Unfortunately, dancers are probably more susceptible than lay people or other athletes to fracture of the fifth metatarsal. Specifically, an oblique spiral shaft fracture (see figure) is commonly referred to as the “dancer’s fracture”. This injury sometimes coincides with a sprained ankle and typically occurs by rolling out (laterally) while landing from a jump or en demi-pointe. Fatigue is often implicated in the occurrence of rolling out, which is why many of these injuries occur late in the day, late in the week, and/or late in the season.
Symptoms of dancer’s fracture include lateral foot pain, tenderness, swelling and ecchymosis (discoloration of the skin do to lack of blood supply to the tissues).
There is an increased risk of fracture in dancers with ankle instability or prior injury such as ankle sprain or stress fracture. The main preventative measures against fifth metatarsal fracture in dancers is to be persistently diligent about foot and ankle alignment, particularly when fatigued. Early prevention can also include monitoring pain at the metatarsophalengeal (MTP) joint. “Sickling” as a compensatory measure for MTP joint pain places the dancer at a higher risk for fracture.

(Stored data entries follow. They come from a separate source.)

This design comes from an exercise in tuning for small area, a short achievable clock period and few clock cycles on the open sky130 flow, not from production work. At most, simulation tests tie the RTL to the original design; equivalence was not proved. Power figures rest on the tool's default switching activity, not on a simulated workload.

// cic_core
module cic_core (
    input  wire        clk,
    input  wire        rst,
    input  wire        start,
    input  wire        region_pal,
    input  wire        abort_req,
    input  wire [7:0]  seed,
    input  wire [47:0] checksum,    
    input  wire        pif_clk,
    input  wire        pif_din,
    output wire        drive_low,
    output wire        ready,
    output wire        busy,
    output wire        lockup,
    output reg  [1:0]  outcome
);
Size: about 1200 cells after synthesis, about 220 flip-flops, ~69 I/O pins, roughly 13000 µm² of cells after synthesis.
export LEC_CHECK = 0
export ABC_CLOCK_PERIOD_IN_PS = 2500
export CAP_MARGIN = 20
export CORE_MARGIN = 2
export CORE_UTILIZATION = 50
export CTS_CLUSTER_DIAMETER = 80
export CTS_CLUSTER_SIZE = 30
export PLACE_DENSITY = 0.6
export SETUP_SLACK_MARGIN = 4.4
export SLEW_MARGIN = 20
create_clock -name core_clock -period 7.0 [get_ports {clk}]
standard.sh (not shown) runs the stock make flow with config.mk's settings and CLKGATE_MAP_FILE= SYNTH_SCRIPT=/design/flow/synth_recipe.tcl, a recipe that flattens the netlist after the stock synthesis.
==> flow/flow/run.sh <==
#!/bin/bash
# The standard layout, with the port buffers made of buf_1 cells (which
# the resizer may size up) instead of the default delay-buffer cell.
set -euo pipefail
export BUFFER_PORTS_ARGS="-buffer_cell sky130_fd_sc_hd__buf_1"
bash standard.sh > standard_flow.log 2>&1
Testbench counts at the start, summed over its fixed seeds: cycles 47,175.
Change:
==> flow/flow/run.sh (replaced) <==
#!/bin/bash
# The standard layout, with the port buffers made of buf_2 cells (which
# the resizer may size up) instead of the default delay-buffer cell.
set -euo pipefail
export BUFFER_PORTS_ARGS="-buffer_cell sky130_fd_sc_hd__buf_2"
bash standard.sh > standard_flow.log 2>&1
- CTS_CLUSTER_DIAMETER: 80 -> 70
- CTS_CLUSTER_SIZE: 30 -> 24
- SETUP_SLACK_MARGIN: 4.4 -> 4.45
Effect: The changed run produced a clean layout. Via count rose slightly. Design area rose by a few percent. Global-route usage rose by 0.49 points. Critical path depth fell by 1. Clock power rose by about a fifth. Wire length rose by a few percent. Utilization rose by 1.3 points. Clock-buffer cell count rose by 2.
Change:
- SETUP_SLACK_MARGIN: 4.45 -> 4.5
Outcome: Worst setup slack gains 0.017 ns. Utilization climbs by 0.13 points. Die area is unchanged. Wire length stays flat. Register-to-register slack gains 0.02 ns.

* * *

Setup of red:
cic_core again, from the RTL that the note above started with.
clock: 7.0 ns
lec_check: 0
abc_clock_period_in_ps: 2500
cap_margin: 20
core_margin: 2
core_utilization: 50
cts_cluster_diameter: 70
cts_cluster_size: 24
place_density: 0.6
setup_slack_margin: 4.4
slew_margin: 20
==> flow/flow/run.sh <==
#!/bin/bash
# The standard layout, with the port buffers made of buf_2 cells (which
# the resizer may size up) instead of the default delay-buffer cell.
set -euo pipefail
export BUFFER_PORTS_ARGS="-buffer_cell sky130_fd_sc_hd__buf_2"
bash standard.sh > standard_flow.log 2>&1
Testbench counts of red, summed over its fixed seeds: cycles 47,175.
For blue, these inputs were changed with respect to red:
# red
export LEC_CHECK = 0
export ABC_CLOCK_PERIOD_IN_PS = 2500
export CAP_MARGIN = 20
export CORE_MARGIN = 2
export CORE_UTILIZATION = 50
export CTS_CLUSTER_DIAMETER = 70
export CTS_CLUSTER_SIZE = 24
export PLACE_DENSITY = 0.6
export SETUP_SLACK_MARGIN = 4.4
export SLEW_MARGIN = 20
create_clock -name core_clock -period 7.0 [get_ports {clk}]
# blue
export LEC_CHECK = 0
export ABC_CLOCK_PERIOD_IN_PS = 2500
export CAP_MARGIN = 20
export CORE_MARGIN = 2
export CORE_UTILIZATION = 50
export CTS_CLUSTER_DIAMETER = 70
export CTS_CLUSTER_SIZE = 24
export PLACE_DENSITY = 0.7
export SETUP_SLACK_MARGIN = 4.4
export SLEW_MARGIN = 20
create_clock -name core_clock -period 7.0 [get_ports {clk}]
## What came out
~same cell-internal power in blue and red
As far as sequential cell count goes, blue and red are indistinguishable; the numbers are identical.
Cmp blue and red / worst-margin pin slew / lower: blue

* * *

Setup of south:
Another version of the RTL of cic_core (not shown whole).
Size: about 69 I/O pins, ~14000 um^2 of cells after synthesis.
Design cic_core, start of the top module:
module cic_core (
    input  wire        clk,
    input  wire        rst,
    input  wire        start,
    input  wire        region_pal,
    input  wire        abort_req,
    input  wire [7:0]  seed,
    input  wire [47:0] checksum,    
    input  wire        pif_clk,
    input  wire        pif_din,
    output wire        drive_low,
    output wire        ready,
    output wire        busy,
    output wire        lockup,
    output reg  [1:0]  outcome
);
Settings: LEC_CHECK=0, ABC_CLOCK_PERIOD_IN_PS=2500, CAP_MARGIN=20, CORE_MARGIN=2, CORE_UTILIZATION=50, PLACE_DENSITY=0.6, SETUP_SLACK_MARGIN=4.5, SLEW_MARGIN=20; clock period 7.0 ns.
Scripts as last shown in full above: flow/flow/run.sh
Input-level comparison between east and south:
- SETUP_SLACK_MARGIN: 4.5 -> 4.2
--- outcome ---
east reached the final stage; the timing, design-rule and antenna checks on its layout passed.
south: no failed stages, no open violations at the end
Where total power of the final layout is concerned, south is better than east.
On filler cell count, the lower figure sits with south, not east.
Looking at critical-path maximum fanout, east sits 36 higher than south does.
east vs. south: register cell area after layout level, routed wire length moved down.
Function was not checked in any run of this note: the RTL went through the layout flow alone.

* * *

== old ==
cic_core, a different RTL version from the one above (not shown whole).
Size: about 1200 cells after synthesis, roughly 220 flip-flops, about 69 I/O pins, about 13000 sq um of cells after synthesis.
// cic_core
module cic_core (
    input  wire        clk,
    input  wire        rst,
    input  wire        start,
    input  wire        region_pal,
    input  wire        abort_req,
    input  wire [7:0]  seed,
    input  wire [47:0] checksum,    
    input  wire        pif_clk,
    input  wire        pif_din,
    output wire        drive_low,
    output wire        ready,
    output wire        busy,
    output wire        lockup,
    output reg  [1:0]  outcome
);
export LEC_CHECK = 0
export ABC_CLOCK_PERIOD_IN_PS = 2500
export CAP_MARGIN = 20
export CORE_MARGIN = 2
export CORE_UTILIZATION = 60
export CTS_CLUSTER_DIAMETER = 70
export CTS_CLUSTER_SIZE = 24
export PLACE_DENSITY = 0.7
export SETUP_SLACK_MARGIN = 4.5
export SLEW_MARGIN = 20
create_clock -name core_clock -period 7.0 [get_ports {clk}]
Scripts as last shown in full above: flow/flow/run.sh
#### Input delta (new over old)
- swapping 0.7 for 0.6 in PLACE_DENSITY
- swapping 60 for 50 in CORE_UTILIZATION
Results
- new finished end to end and its layout was clean on timing, DRC and antenna.
- The fraction of met2 tracks used by global routing of new falls short of that of old by 3.5 points.
- new vs old on fmax: new is the higher one.
- Peak supply drop shrinks by more than 10% when moving from old to new.
- Total power of new exceeds that of old by a few percent.
No functional check of the RTL was part of any run of this note.

* * *

## garnet
Another version of the RTL of cic_core (not shown whole).
Size: about 1200 cells after synthesis, roughly 260 flip-flops, ~69 I/O pins, about 14000 um2 of cells after synthesis.
==> flow/config.mk <==
export PLATFORM = sky130hd
export DESIGN_NAME = cic_core
export DESIGN_NICKNAME = cic_core
export VERILOG_FILES = /design/flow/design.v
export SDC_FILE = /design/flow/constraint.sdc
export NUM_CORES = 4
export LEC_CHECK = 0
export ABC_CLOCK_PERIOD_IN_PS = 2500
export CAP_MARGIN = 20
export CORE_MARGIN = 2
export CORE_UTILIZATION = 50
export CTS_BUF_LIST = sky130_fd_sc_hd__clkbuf_4 sky130_fd_sc_hd__clkbuf_8
export PLACE_DENSITY = 0.6
export SETUP_SLACK_MARGIN = 4
export SLEW_MARGIN = 20
==> flow/constraint.sdc <==
create_clock -name core_clock -period 7.0 [get_ports {clk}]
set_input_delay 1.4000 -clock core_clock [delete_from_list [all_inputs] [get_ports {clk}]]
set_output_delay 1.4000 -clock core_clock [all_outputs]
set_load 0.01 [all_outputs]
run.sh (not shown) runs the stock make flow with config.mk's settings and CLKGATE_MAP_FILE= SYNTH_SCRIPT=/design/flow/synth_recipe.tcl, a recipe that flattens the netlist after the stock synthesis.
Stock flow here: none of the scripts above is used.
Testbench counts of garnet, summed over its fixed seeds: cycles 47,364.
Inputs modified between garnet and xenon:
- changing PLACE_DENSITY from 0.6 to 0.5
- changing CORE_UTILIZATION from 50 to 30
- changing SETUP_SLACK_MARGIN from 4 to 4.5
- removing CTS_BUF_LIST (formerly sky130_fd_sc_hd__clkbuf_4 sky130_fd_sc_hd__clkbuf_8)
--- outcome ---
Against garnet, xenon comes in 3.3% higher on net total in the final layout.
Looking at final HPWL from detailed placement across both flows, xenon is the weaker of the two, with garnet ahead.
The post-route minimum period in xenon sits 0.20 ns below the value recorded for garnet.
Cell type of the slowest stage on the worst timing path = sky130_fd_sc_hd__edfxtp_1: xenon; cell type of the slowest stage on the worst timing path = sky130_fd_sc_hd__fa_1: garnet
Looking at worst setup path endpoint, the m4[3]$_DFFE_PP_ result is from xenon; the m4[1]$_SDFFCE_PP1P_ one comes from garnet.
> inputs changed (xenon -> cedar)
- SETUP_SLACK_MARGIN changed from 4.5 to 4
Findings:
Taking xenon as the reference, in cedar depth of the CTS H-tree flat; non-clock buffering overhead in the final layout down 2.8 points; combined buffer and inverter count along the critical path down 1. Between cedar and xenon, the area of the mapped netlist does not differ in any meaningful way. STATUS number of vias after detailed routing: cedar wins against xenon. As far as width of the die goes, cedar and xenon are indistinguishable; the numbers are identical. cedar ended up with qa4[1]$_DFFE_PP_ as its capturing instance or port of the critical path; xenon ended up with m4[3]$_DFFE_PP_.

* * *

Another version of the RTL of cic_core (not shown whole).
For scale: about 1200 cells after synthesis, about 69 I/O pins, ~13000 um2 of cells after synthesis.
export LEC_CHECK = 0
export ABC_CLOCK_PERIOD_IN_PS = 2500
export CAP_MARGIN = 20
export CORE_MARGIN = 2
export CORE_UTILIZATION = 50
export CTS_CLUSTER_DIAMETER = 70
export CTS_CLUSTER_SIZE = 24
export PLACE_DENSITY = 0.6
export SETUP_SLACK_MARGIN = 4.5
export SLEW_MARGIN = 20
create_clock -name core_clock -period 7.0 [get_ports {clk}]
standard.sh (not shown) runs the stock make flow with config.mk's settings and CLKGATE_MAP_FILE= SYNTH_SCRIPT=/design/flow/synth_recipe.tcl, a recipe that flattens the netlist after the stock synthesis.
==> flow/flow/run.sh <==
#!/bin/bash
# The standard layout, with the port buffers made of buf_1 cells (which
# the resizer may size up) instead of the default delay-buffer cell.
set -euo pipefail
export BUFFER_PORTS_ARGS="-buffer_cell sky130_fd_sc_hd__buf_1"
bash standard.sh > standard_flow.log 2>&1
The baseline finished with timing, DRC and antenna clean.
Next try:
Settings changed: SETUP_SLACK_MARGIN 4.5 to 4.6.
After rerunning: Non-clock buffer count increases by 21; die area stays the same; worst setup slack improved by 0.043 ns; area after synthesis is unchanged; clock-buffer cell count increases by 1; clock skew decreases by 0.0072 ns; via count increases by about 2%.
Function was not checked in any run of this note: the RTL went through the layout flow alone.

* * *

## run A
cic_core with an RTL version that a note above also has.
For scale: ~1200 cells after synthesis, roughly 220 flip-flops, roughly 69 I/O pins, ~0.013 mm2 of cells after synthesis.
==> flow/config.mk <==
export PLATFORM = sky130hd
export DESIGN_NAME = cic_core
export DESIGN_NICKNAME = cic_core
export VERILOG_FILES = /design/flow/design.v
export SDC_FILE = /design/flow/constraint.sdc
export NUM_CORES = 4
export LEC_CHECK = 0
export ABC_CLOCK_PERIOD_IN_PS = 2500
export CAP_MARGIN = 20
export CORE_MARGIN = 2
export CORE_UTILIZATION = 50
export CTS_CLUSTER_DIAMETER = 70
export CTS_CLUSTER_SIZE = 24
export PLACE_DENSITY = 0.6
export SETUP_SLACK_MARGIN = 4.3
export SLEW_MARGIN = 20
==> flow/constraint.sdc <==
create_clock -name core_clock -period 7.0 [get_ports {clk}]
set_input_delay 1.4000 -clock core_clock [delete_from_list [all_inputs] [get_ports {clk}]]
set_output_delay 1.4000 -clock core_clock [all_outputs]
set_load 0.01 [all_outputs]
==> flow/flow/run.sh <==
#!/bin/bash
# The standard layout, with the port buffers made of buf_2 cells (which
# the resizer may size up) instead of the default delay-buffer cell.
set -euo pipefail
export BUFFER_PORTS_ARGS="-buffer_cell sky130_fd_sc_hd__buf_2"
bash standard.sh > standard_flow.log 2>&1
Run A reached the final stage; the timing, design-rule and antenna checks on its layout passed.
Testbench counts of run A, summed over its fixed seeds: cycles 47,175.
Relative to run A, the following input files were edited for run B:
- SETUP_SLACK_MARGIN: 4.3 -> 4.35
Summary of run B over run A: total number of vias moved down; detailed placer's ending HPWL moved up; core occupancy in the finished layout level.
Relative to run B, the following input files were edited for run C:
- a change of CTS_CLUSTER_SIZE from 24 to 28
- a change of CTS_CLUSTER_DIAMETER from 70 to 75
- a change of SETUP_SLACK_MARGIN from 4.35 to 4.4
### Flow results
The lower area added between synthesis and finish of run C and run B is in run B. Diff run B -> run C: worst slack on hold paths now sits lower; relative slew slack now larger; setup TNS after final layout comparable; clock network fraction of design power went down 1.2 points.
## Diff of input files: run D against run C
- a change of CTS_CLUSTER_DIAMETER from 75 to 80
- a change of CTS_CLUSTER_SIZE from 28 to 30
==> run notes <==
Run D closes out successfully: all stages finished, all timing, DRC and antenna checks passed. Area of all placed cells without fillers went up slightly going from run C to run D. Run D ends up with a number of buffers added for setup after CTS that is 1 higher than in run C. Run D and run C ended up with roughly the same combinational power. Per the comparison of run D with run C, met1 capacity usage during global routing went up; overall global routing resource usage did not really move; sequential share of layout area did not really move. When run D is measured against run C, its achievable frequency turns out 6.8 MHz higher. The shortest clock period the worst path allows after layout of run D falls short of that of run C by 0.044 ns.
diff inputs: run D => run E
- changing CTS_CLUSTER_DIAMETER from 80 to 70
- changing CTS_CLUSTER_SIZE from 30 to 24
==> flow/flow/run.sh <==
#!/bin/bash
# The standard layout, with the port buffers made of buf_1 cells (which
# the resizer may size up) instead of the default delay-buffer cell.
set -euo pipefail
export BUFFER_PORTS_ARGS="-buffer_cell sky130_fd_sc_hd__buf_1"
bash standard.sh > standard_flow.log 2>&1
Result: PASS for each of run D and run E
In the tables for run D and run E, minimum clock period after layout reads lower with run D.
The final instance area of run E and that of run D are within noise of each other.
Final count of negative-setup-slack endpoints: run D vs run E identical
Looking at share of final-layout standard cells stronger than drive strength 1 across run D and run E, the one that comes out lower is run E.
Worst hold slack was higher in the run labelled run E.
Of run D and run E, the lower met2 track utilization from global routing belongs to run E.
Diff run D..run E | highest cell delay on the worst timing path | negligible
Aggregate global-route resource usage: run D and run E compared, lower one is run E
On count of final hold-check violations, run D and run E are basically level.

* * *

Setup of JK:
cic_core, a different RTL version from the one above (not shown whole).
Size in the first run: ~1,200 cells after synthesis, ~230 flip-flops, about 69 I/O pins, ~0.013 mm^2 of cells after synthesis.
export LEC_CHECK = 0
export ABC_CLOCK_PERIOD_IN_PS = 2500
export CAP_MARGIN = 20
export CORE_MARGIN = 2
export CORE_UTILIZATION = 50
export CTS_CLUSTER_DIAMETER = 70
export CTS_CLUSTER_SIZE = 24
export PLACE_DENSITY = 0.6
export SETUP_SLACK_MARGIN = 4.5
export SLEW_MARGIN = 20
create_clock -name core_clock -period 7.0 [get_ports {clk}]
==> flow/flow/run.sh <==
#!/bin/bash
# The standard layout, with the port buffers made of buf_2 cells (which
# the resizer may size up) instead of the default delay-buffer cell.
set -euo pipefail
export BUFFER_PORTS_ARGS="-buffer_cell sky130_fd_sc_hd__buf_2"
bash standard.sh > standard_flow.log 2>&1
JK: full flow OK, the timing, design-rule and antenna checks passed
Testbench counts of JK, summed over its fixed seeds: cycles 47,364.
### JK -> MS
-- flow/config.mk --
<<< JK, line 10
export CORE_MARGIN = 2
export CORE_UTILIZATION = 50
export CTS_CLUSTER_DIAMETER = 70
export CTS_CLUSTER_SIZE = 24
export PLACE_DENSITY = 0.6
export SETUP_SLACK_MARGIN = 4.5
>>> MS, line 10
export CORE_MARGIN = 2
export CORE_UTILIZATION = 55
export CTS_CLUSTER_DIAMETER = 70
export CTS_CLUSTER_SIZE = 24
export PLACE_DENSITY = 0.65
export SETUP_SLACK_MARGIN = 4.5
Findings:
Setup slack: lower on MS
MS has area occupied by multi-input gates below what JK had.
When MS is set beside JK, its number of cells in the finished layout apart from fillers turns out to be 14 smaller.
Between MS and JK, number of core rows is lower for MS, JK comes in above that.
MS packs its core more tightly than JK.
Re final cycle utilization of the critical path: MS and JK aren't equal, and the lower value belongs to JK.
JK reports its cell at the slowest stage of the critical path as fa_2 while MS reports edfxtp_1.
MS against JK; final weighted congestion in routability-driven placement is up slightly.
Non-clock buffer count (higher): JK
Re maximum number of pins on one net before global-route repair: JK was higher than MS.
JK -> MS: combinational gate power decreased by a few percent

-- re-timing with driven ports --
How much do the figures lean on ideal ports? The routed layouts below were timed once more, with nothing changed but the port constraints. Step 1: set_driving_cell puts a clkbuf_16 on clk and a buf_2 on each other input, an assumption about the parent block. Step 2 adds t to the input delays and takes it off the output delays; t is the mean of the earliest and latest rising clock arrival at the registers after step 1. Input paths then give back, and output paths get back, about the clock's delay inside the block. a / b / c = ideal / step 1 / step 2; a / b = the first two.
run | t, ns | slack for setup (ns) | worst setup path after step 2
the first run of note 1 | 0.532 | 4.458 / 4.458 / 3.996 | input to register
the second run of note 1 | 0.548 | 4.522 / 4.476 / 4.084 | input to register
the third run of note 1 | 0.534 | 4.539 / 4.539 / 4.119 | input to register
red | 0.534 | 4.497 / 4.478 / 4.037 | input to register
blue | 0.527 | 4.432 / 4.432 / 4.058 | input to register
south | 0.595 | 4.510 / 4.492 / 4.117 | input to register
east | 0.597 | 4.338 / 4.338 / 4.001 | input to register
old | 0.526 | 4.401 / 4.401 / 4.079 | input to register
new | 0.543 | 4.436 / 4.436 / 4.105 | input to register
garnet | 0.605 | 3.986 / 3.986 / 3.591 | input to register
xenon | 0.618 | 4.189 / 4.189 / 3.983 | input to register
cedar | 0.615 | 4.014 / 4.007 / 3.494 | input to register
the first run of note 6 | 0.553 | 4.450 / 4.450 / 4.072 | input to register
the second run of note 6 | 0.532 | 4.493 / 4.493 / 4.102 | input to register
run A | 0.541 | 4.402 / 4.402 / 3.924 | input to register
run B | 0.534 | 4.401 / 4.401 / 3.926 | input to register
run C | 0.530 | 4.443 / 4.443 / 4.051 | input to register
run D | 0.528 | 4.487 / 4.462 / 4.052 | input to register
run E | 0.537 | 4.449 / 4.449 / 4.000 | input to register
JK | 0.530 | 4.568 / 4.555 / 4.087 | input to register
MS | 0.540 | 4.481 / 4.481 / 4.036 | input to register
After both steps setup and hold are still met in every run listed. For cedar, which loses most, drivers alone change the setup slack by -0.007 ns; drivers and shift together by -0.520 ns.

Since the dancer’s fracture can coincide with ankle sprain, it can be easily ignored or overlooked. If you suspect fifth metatarsal fracture, see a doctor immediately. Treatment rarely involves surgery, and typically consists of a removable boot for six weeks, combined with rehabilitation exercises. Because of the tendency for late diagnosis due to a perceived ankle sprain left untreated, recovery may be impeded and take longer the longer the dancer waits to get her foot checked out. Initial therapies after removal of a boot might consist of pool exercises and range of motion activities, progressing to proprioception and strength training, and finally a gradual return to dancing.